THE CATHOLIC CHURCH, AS THE INSTRUMENT OF THE SANCTIFICATION OF THE HUMAN RACE.
The next articles of the creed are: "Et in Spiritum Sanctum, Dominum et Vivificantem, qui ex Patre Filioque procedit, qui cum Patre et Filio simul adoratur et conglorificatur, qui locutus est per prophetas; et in unam sanctam, Catholicam et apostolicam ecclesiam; confiteor unum baptisma in remissionem peccatorum." "And in the Holy Ghost, the Lord and Lifegiver, who proceedeth from the Father and the Son, [{655}] who with the Father and the Son together is worshipped and glorified, who spake by the prophets; I confess one baptism for the remission of sins."
The relation of the Holy Spirit to the Father and the Son in the Trinity has been already considered. The temporal mission of the Holy Spirit as the consummation of the divine work ad extra is exercised through the Catholic Church; and, therefore, the article concerning the church follows immediately in the creed the one concerning the Holy Spirit. [Footnote 180]

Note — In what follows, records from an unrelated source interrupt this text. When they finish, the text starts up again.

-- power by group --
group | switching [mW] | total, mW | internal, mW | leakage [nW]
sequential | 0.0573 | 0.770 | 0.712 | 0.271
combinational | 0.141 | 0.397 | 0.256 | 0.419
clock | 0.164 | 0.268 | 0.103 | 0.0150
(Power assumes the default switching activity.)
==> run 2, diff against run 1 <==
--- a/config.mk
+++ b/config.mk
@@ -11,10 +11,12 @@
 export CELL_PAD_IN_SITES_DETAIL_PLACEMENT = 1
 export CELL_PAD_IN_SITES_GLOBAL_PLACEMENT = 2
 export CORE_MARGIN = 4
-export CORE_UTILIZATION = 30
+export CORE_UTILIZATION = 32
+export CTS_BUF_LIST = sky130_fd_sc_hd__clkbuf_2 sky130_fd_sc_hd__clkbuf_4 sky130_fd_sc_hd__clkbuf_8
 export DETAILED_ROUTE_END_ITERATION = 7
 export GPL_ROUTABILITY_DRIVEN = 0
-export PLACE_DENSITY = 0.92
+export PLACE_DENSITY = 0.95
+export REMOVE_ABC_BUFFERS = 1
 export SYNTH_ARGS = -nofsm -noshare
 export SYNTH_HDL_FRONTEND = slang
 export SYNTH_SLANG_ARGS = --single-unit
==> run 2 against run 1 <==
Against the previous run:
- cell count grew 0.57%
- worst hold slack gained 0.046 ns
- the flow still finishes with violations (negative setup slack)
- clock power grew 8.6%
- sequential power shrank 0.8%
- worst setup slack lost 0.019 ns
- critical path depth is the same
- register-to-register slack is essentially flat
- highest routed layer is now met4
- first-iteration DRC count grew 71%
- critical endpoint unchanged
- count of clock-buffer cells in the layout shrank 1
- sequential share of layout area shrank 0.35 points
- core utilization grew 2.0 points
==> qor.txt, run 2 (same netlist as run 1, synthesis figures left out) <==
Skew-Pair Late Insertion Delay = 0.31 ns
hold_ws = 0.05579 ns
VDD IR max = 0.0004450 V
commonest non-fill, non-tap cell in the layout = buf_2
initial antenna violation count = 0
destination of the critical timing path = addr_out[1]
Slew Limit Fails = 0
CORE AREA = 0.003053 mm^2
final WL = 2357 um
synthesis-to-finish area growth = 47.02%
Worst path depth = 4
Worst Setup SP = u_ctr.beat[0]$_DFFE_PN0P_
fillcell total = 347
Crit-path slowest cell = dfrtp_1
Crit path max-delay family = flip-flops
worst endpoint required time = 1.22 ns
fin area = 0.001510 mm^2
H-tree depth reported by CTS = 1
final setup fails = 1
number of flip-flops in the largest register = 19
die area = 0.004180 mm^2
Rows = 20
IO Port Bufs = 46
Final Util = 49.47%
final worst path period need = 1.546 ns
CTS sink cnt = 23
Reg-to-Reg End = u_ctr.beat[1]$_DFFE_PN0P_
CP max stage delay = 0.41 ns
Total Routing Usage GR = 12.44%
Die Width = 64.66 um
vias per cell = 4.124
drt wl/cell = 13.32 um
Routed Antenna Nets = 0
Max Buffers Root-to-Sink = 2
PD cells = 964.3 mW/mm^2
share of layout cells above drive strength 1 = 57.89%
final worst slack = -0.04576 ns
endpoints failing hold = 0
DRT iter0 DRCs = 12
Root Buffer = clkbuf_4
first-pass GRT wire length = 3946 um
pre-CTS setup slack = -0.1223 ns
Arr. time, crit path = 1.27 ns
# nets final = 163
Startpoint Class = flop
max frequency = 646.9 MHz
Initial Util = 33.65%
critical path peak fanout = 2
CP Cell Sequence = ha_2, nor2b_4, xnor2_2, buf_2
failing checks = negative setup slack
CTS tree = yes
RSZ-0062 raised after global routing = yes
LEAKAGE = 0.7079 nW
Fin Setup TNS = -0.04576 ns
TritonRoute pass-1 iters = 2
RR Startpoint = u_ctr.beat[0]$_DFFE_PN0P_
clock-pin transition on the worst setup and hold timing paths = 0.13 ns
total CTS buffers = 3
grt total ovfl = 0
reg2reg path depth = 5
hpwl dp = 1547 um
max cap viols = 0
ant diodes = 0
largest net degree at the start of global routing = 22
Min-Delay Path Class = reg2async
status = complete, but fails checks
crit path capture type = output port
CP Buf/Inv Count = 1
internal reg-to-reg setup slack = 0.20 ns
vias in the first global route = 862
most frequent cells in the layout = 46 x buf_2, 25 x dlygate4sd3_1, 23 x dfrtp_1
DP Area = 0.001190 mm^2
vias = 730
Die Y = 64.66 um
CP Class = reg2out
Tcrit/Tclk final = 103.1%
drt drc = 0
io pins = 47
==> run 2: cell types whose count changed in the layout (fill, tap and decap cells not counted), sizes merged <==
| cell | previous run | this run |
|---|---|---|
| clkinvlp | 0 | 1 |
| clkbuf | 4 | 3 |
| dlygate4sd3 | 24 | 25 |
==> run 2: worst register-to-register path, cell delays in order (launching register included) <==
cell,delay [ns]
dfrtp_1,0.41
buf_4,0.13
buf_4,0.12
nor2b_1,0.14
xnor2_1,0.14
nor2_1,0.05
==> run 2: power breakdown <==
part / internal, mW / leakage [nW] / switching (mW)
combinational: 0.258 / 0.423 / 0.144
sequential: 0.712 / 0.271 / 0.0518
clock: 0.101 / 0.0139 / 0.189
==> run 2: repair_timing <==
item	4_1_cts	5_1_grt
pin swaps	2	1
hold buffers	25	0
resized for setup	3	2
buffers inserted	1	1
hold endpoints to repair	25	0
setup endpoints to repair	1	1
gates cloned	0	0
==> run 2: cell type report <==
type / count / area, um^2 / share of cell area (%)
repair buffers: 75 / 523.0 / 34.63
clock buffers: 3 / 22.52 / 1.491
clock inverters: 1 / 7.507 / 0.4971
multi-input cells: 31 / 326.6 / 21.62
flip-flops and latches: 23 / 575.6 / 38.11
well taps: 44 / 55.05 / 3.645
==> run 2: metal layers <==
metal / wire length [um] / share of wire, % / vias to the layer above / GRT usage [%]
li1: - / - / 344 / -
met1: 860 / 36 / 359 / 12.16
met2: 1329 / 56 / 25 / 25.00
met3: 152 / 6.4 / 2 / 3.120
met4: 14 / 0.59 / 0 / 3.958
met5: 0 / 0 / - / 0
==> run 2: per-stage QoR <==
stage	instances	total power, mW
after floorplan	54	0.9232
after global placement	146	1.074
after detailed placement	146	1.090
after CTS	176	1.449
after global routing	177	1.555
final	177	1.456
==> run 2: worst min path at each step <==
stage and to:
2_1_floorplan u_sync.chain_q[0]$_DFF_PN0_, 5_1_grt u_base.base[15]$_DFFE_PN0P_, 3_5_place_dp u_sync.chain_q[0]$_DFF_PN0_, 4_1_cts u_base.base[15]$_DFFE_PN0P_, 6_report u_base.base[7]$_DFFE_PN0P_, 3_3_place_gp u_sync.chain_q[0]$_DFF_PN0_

[Footnote 180: Vid. Archbishop Manning's Mission of the Holy Ghost.]
The organic unity of the Catholic Church follows necessarily from the principles laid down in the foregoing essays. It is an immediate consequence of the unity of the race, and of the incarnation, which are two distinct facts, but which have one principle. The order of regeneration must follow the order of generation. Mankind exist essentially as a race; as a race they received the original gift of supernatural grace; as a race they lost it. All human life and development is generic. The redemption of mankind must, therefore, re-establish the generic relations which were disturbed by the fall. Jesus Christ, the second Adam, must become the head of a redeemed and regenerated race of men, organized in a supernatural society. Continuity and perpetuity of life are, therefore, the essential notes of the divine society, or human race regenerated, in which true spiritual life is communicated to the individual. The sole possession of these notes demonstrates the divine authority of the Catholic Church. [Footnote 181] The continuity of life, embracing integrity of doctrine and law and the faculty of conferring grace, descended from the patriarchal church through the Jewish, with the increment added by the immediate intervention of the divine Lord of the world in person, to the Catholic Church.
[Footnote 181: Vid. Leo, Univ. Hist., vol. I. Lacordaire's Conferences, and the Works of Dr. Brownson, passim.]